Records from a data source:
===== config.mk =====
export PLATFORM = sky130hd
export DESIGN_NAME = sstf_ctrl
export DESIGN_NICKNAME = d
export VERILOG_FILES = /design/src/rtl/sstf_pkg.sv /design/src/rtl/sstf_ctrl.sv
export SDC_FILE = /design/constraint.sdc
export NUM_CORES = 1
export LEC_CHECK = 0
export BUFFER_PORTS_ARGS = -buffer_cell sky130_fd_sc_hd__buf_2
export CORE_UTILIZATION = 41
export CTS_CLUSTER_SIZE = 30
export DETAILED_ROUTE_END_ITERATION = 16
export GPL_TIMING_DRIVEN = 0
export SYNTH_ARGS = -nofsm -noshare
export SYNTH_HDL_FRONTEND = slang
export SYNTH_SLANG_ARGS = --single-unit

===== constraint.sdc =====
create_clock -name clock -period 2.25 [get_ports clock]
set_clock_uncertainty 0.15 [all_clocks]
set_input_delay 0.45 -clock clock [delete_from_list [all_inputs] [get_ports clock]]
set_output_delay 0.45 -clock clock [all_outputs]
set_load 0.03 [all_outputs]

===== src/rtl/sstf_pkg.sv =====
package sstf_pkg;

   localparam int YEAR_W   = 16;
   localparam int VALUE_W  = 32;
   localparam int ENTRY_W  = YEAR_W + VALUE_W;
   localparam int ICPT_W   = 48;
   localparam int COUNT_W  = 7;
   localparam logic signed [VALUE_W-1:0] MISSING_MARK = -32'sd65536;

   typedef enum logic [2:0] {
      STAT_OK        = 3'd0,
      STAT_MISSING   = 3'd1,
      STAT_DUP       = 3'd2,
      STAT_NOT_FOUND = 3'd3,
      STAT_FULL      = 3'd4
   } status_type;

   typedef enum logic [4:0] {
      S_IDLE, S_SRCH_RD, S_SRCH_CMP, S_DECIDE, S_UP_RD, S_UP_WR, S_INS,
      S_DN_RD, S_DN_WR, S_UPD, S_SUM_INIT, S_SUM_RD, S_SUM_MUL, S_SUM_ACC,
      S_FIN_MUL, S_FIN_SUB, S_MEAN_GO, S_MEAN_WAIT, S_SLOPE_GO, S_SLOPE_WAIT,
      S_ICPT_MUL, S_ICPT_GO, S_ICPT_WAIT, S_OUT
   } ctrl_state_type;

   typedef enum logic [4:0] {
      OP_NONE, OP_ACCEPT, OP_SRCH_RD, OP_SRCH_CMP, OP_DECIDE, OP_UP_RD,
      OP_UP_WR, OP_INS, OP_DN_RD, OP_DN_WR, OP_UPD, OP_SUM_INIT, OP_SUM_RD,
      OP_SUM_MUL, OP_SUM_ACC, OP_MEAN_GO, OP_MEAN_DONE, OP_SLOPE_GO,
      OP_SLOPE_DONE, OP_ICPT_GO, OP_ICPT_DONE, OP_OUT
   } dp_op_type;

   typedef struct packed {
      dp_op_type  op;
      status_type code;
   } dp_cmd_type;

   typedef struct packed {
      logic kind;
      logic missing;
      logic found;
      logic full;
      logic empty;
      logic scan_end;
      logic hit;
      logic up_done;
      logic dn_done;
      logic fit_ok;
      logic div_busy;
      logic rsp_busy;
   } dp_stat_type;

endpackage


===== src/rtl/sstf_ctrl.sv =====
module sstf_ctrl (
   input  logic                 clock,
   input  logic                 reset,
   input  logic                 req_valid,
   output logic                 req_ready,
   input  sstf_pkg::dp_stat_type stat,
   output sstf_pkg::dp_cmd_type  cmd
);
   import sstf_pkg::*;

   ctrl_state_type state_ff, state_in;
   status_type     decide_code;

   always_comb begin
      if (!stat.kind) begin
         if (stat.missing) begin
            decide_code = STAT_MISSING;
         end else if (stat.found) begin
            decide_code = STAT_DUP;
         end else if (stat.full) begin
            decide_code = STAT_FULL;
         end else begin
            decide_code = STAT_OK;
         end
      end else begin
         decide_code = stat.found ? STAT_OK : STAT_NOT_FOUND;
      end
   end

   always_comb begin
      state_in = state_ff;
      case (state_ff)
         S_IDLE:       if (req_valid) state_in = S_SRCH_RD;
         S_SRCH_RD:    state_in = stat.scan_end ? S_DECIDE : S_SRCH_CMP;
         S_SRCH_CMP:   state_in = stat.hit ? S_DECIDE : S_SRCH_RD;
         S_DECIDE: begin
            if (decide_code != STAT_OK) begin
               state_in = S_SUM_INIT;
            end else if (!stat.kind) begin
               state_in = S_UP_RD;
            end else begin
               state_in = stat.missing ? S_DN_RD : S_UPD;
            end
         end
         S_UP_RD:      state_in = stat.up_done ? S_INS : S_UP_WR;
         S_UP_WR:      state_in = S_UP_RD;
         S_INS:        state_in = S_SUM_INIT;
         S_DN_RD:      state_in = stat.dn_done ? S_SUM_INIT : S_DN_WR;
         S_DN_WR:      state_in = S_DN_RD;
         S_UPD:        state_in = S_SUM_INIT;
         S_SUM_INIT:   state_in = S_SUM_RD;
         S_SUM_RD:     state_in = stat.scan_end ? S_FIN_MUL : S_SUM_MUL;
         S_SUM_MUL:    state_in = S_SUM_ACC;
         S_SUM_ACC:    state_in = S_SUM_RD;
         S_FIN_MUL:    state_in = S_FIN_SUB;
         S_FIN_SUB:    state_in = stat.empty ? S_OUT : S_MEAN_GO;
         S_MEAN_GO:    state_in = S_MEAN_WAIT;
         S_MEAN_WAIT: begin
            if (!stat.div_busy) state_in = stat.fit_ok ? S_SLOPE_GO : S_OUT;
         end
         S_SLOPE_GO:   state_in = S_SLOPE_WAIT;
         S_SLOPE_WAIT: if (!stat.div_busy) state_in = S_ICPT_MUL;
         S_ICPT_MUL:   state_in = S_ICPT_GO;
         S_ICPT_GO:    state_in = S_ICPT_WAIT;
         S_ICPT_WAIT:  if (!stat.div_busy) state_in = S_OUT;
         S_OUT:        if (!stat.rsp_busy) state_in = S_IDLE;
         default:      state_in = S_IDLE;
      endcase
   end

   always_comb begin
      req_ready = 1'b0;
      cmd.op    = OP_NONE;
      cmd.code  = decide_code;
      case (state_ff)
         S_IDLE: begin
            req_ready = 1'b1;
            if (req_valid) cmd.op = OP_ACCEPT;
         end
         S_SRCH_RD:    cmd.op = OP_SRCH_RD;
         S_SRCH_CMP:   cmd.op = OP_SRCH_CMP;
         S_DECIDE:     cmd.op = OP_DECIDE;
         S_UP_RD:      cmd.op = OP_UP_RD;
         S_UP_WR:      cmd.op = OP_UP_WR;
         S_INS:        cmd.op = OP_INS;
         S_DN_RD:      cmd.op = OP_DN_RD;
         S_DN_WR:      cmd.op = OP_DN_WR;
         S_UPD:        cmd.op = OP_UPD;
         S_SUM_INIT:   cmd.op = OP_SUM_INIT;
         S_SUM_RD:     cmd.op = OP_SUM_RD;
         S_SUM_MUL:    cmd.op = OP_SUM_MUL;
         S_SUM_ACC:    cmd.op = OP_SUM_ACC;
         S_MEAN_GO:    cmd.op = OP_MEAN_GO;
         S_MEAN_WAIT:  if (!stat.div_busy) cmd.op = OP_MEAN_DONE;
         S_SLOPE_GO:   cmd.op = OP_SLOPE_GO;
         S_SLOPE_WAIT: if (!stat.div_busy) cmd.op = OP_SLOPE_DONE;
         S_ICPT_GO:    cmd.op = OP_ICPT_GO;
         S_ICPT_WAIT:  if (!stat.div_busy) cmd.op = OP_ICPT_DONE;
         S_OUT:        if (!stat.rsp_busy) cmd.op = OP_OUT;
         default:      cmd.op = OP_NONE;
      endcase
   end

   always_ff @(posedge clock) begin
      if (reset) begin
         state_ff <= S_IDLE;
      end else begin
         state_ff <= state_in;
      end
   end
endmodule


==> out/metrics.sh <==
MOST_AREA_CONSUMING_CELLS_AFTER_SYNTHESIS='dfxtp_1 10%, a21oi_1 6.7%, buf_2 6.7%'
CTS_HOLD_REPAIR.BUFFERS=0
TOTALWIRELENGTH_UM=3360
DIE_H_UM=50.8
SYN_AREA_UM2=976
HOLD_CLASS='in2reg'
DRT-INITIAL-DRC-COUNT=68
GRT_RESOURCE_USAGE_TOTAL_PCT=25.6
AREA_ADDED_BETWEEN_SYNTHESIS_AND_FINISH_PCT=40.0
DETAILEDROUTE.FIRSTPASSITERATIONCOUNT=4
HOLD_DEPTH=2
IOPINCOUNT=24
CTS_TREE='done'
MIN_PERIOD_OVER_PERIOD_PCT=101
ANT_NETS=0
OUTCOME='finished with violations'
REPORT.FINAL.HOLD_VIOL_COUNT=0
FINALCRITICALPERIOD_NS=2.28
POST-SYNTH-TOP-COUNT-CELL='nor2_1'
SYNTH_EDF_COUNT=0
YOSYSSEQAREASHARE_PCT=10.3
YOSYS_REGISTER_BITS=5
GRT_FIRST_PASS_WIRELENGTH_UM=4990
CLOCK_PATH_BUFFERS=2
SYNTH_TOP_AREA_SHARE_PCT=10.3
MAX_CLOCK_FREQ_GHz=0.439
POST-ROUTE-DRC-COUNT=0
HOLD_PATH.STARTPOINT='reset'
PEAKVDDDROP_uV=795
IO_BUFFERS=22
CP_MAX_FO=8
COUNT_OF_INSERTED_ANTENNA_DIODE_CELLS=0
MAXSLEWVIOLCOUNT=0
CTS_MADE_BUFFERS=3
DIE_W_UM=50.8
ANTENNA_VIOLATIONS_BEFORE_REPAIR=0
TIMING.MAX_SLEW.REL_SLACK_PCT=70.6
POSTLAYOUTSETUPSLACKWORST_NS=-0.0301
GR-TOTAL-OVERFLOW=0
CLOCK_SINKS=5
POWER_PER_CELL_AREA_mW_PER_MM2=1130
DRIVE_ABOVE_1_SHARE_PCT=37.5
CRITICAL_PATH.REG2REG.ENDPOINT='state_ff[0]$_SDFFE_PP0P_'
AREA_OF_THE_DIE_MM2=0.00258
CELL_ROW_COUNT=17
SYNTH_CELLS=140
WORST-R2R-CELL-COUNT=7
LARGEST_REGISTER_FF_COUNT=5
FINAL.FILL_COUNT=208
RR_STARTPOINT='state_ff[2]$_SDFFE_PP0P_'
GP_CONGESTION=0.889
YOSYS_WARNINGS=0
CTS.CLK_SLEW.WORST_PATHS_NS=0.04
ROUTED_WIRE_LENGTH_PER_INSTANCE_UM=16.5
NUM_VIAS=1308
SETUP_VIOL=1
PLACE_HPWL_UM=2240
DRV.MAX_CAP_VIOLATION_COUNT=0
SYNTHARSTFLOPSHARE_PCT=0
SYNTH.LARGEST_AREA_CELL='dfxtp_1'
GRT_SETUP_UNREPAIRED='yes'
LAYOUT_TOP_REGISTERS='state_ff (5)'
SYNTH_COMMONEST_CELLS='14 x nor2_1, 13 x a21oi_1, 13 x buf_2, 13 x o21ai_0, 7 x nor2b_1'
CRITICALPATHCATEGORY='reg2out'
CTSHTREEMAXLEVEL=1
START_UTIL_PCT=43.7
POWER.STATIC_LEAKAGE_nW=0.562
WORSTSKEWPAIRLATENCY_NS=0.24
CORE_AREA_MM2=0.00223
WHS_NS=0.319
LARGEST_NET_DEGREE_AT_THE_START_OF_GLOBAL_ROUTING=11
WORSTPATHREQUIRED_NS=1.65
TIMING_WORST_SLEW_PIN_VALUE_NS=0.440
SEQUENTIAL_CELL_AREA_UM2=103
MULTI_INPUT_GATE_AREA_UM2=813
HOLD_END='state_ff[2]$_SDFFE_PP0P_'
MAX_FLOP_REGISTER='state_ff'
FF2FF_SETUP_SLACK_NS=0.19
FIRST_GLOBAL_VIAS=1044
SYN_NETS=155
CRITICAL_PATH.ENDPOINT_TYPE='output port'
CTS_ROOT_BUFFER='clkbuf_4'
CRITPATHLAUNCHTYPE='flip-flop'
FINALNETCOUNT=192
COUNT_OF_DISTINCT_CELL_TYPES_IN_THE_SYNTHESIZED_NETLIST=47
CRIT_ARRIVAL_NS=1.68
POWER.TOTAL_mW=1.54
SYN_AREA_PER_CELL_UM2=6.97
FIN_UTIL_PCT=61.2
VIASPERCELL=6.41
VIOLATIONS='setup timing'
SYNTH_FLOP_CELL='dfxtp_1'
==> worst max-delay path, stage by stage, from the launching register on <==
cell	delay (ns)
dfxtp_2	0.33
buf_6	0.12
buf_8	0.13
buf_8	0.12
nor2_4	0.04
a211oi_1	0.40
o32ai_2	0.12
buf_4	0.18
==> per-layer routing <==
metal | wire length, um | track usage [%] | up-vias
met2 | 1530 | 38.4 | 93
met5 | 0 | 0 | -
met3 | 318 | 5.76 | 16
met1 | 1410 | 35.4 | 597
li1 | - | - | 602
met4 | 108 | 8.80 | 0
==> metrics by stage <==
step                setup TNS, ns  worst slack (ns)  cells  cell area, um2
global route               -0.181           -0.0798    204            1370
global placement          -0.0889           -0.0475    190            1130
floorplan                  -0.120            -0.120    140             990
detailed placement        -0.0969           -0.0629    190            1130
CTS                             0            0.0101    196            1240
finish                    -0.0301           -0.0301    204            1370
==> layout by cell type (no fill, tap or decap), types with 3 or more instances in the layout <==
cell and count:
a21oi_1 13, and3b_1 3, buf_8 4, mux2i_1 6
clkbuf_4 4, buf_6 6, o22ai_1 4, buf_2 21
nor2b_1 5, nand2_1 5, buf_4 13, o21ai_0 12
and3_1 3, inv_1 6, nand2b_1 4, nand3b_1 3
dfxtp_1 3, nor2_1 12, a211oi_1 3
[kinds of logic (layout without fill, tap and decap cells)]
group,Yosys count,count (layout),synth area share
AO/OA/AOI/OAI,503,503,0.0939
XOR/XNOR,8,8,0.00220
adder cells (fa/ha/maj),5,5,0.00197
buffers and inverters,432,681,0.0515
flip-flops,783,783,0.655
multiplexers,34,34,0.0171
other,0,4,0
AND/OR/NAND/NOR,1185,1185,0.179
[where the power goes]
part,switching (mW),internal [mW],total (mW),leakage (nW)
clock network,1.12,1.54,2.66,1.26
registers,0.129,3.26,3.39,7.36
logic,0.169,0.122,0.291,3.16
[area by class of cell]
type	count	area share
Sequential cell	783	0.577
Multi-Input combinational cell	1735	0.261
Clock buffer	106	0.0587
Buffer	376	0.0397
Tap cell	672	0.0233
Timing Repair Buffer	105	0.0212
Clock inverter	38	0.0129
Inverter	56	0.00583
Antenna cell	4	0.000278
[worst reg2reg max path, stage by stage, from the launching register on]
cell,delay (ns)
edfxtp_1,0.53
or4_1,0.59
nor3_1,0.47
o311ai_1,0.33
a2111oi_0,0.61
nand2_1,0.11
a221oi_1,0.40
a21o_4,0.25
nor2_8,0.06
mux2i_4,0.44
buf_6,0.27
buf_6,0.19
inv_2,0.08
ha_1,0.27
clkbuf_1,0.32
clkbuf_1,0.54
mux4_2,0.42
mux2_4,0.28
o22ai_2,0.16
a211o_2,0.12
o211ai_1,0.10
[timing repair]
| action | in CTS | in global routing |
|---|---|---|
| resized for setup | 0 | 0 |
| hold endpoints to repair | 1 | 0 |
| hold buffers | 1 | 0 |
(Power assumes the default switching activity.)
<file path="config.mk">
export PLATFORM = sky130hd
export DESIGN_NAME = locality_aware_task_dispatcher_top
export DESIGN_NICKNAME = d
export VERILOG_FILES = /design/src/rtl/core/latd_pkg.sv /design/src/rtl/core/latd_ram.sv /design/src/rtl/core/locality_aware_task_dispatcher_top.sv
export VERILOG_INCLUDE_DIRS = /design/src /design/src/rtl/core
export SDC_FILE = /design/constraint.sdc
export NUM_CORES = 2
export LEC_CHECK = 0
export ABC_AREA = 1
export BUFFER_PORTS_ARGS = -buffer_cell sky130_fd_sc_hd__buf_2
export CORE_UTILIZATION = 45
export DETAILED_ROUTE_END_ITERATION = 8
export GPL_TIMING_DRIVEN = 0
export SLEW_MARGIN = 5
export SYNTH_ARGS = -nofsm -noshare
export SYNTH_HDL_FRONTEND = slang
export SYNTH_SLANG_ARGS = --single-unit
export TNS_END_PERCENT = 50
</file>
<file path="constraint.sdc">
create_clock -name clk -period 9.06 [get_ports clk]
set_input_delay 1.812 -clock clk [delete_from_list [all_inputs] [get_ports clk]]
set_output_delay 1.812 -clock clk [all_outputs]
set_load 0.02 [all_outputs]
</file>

Exercise details: Restate word for word the lines of the data above, starting at the line containing "o311ai_1,0.33" and ending at the line containing "buffers | 1 | 0 |", both included, and nothing more.

Exercise response:
o311ai_1,0.33
a2111oi_0,0.61
nand2_1,0.11
a221oi_1,0.40
a21o_4,0.25
nor2_8,0.06
mux2i_4,0.44
buf_6,0.27
buf_6,0.19
inv_2,0.08
ha_1,0.27
clkbuf_1,0.32
clkbuf_1,0.54
mux4_2,0.42
mux2_4,0.28
o22ai_2,0.16
a211o_2,0.12
o211ai_1,0.10
[timing repair]
| action | in CTS | in global routing |
|---|---|---|
| resized for setup | 0 | 0 |
| hold endpoints to repair | 1 | 0 |
| hold buffers | 1 | 0 |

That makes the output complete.